Problem to work on :: Once the line containing "set_output_delay 0 -clock Clk [all_outputs]" is found, retype it and each line after it through the last entry below, word for word, and nothing else.

** Opening Source records block **

[config.mk]
export PLATFORM = sky130hd
export DESIGN_NAME = hdlc_tx_framer
export DESIGN_NICKNAME = d
export VERILOG_FILES = /design/src/rtl/hdlc_tx_framer.sv
export SDC_FILE = /design/constraint.sdc
export NUM_CORES = 1
export LEC_CHECK = 0
export BUFFER_PORTS_ARGS = -buffer_cell sky130_fd_sc_hd__buf_2
export CAP_MARGIN = 20
export CORE_ASPECT_RATIO = 0.5
export CORE_MARGIN = 8
export CORE_UTILIZATION = 36
export DETAILED_ROUTE_END_ITERATION = 6
export GPL_TIMING_DRIVEN = 1
export HOLD_SLACK_MARGIN = 0.1
export PLACE_DENSITY = 0.51
export SYNTH_ARGS = -nofsm -noshare
export SYNTH_HDL_FRONTEND = slang
export SYNTH_SLANG_ARGS = --single-unit
[constraint.sdc]
create_clock -name Clk -period 7.4 [get_ports Clk]
set_input_delay 0 -clock Clk [delete_from_list [all_inputs] [get_ports Clk]]
set_output_delay 0 -clock Clk [all_outputs]
set_load 0.03 [all_outputs]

** Closing Source records block **

Answer to this task ::
set_output_delay 0 -clock Clk [all_outputs]
set_load 0.03 [all_outputs]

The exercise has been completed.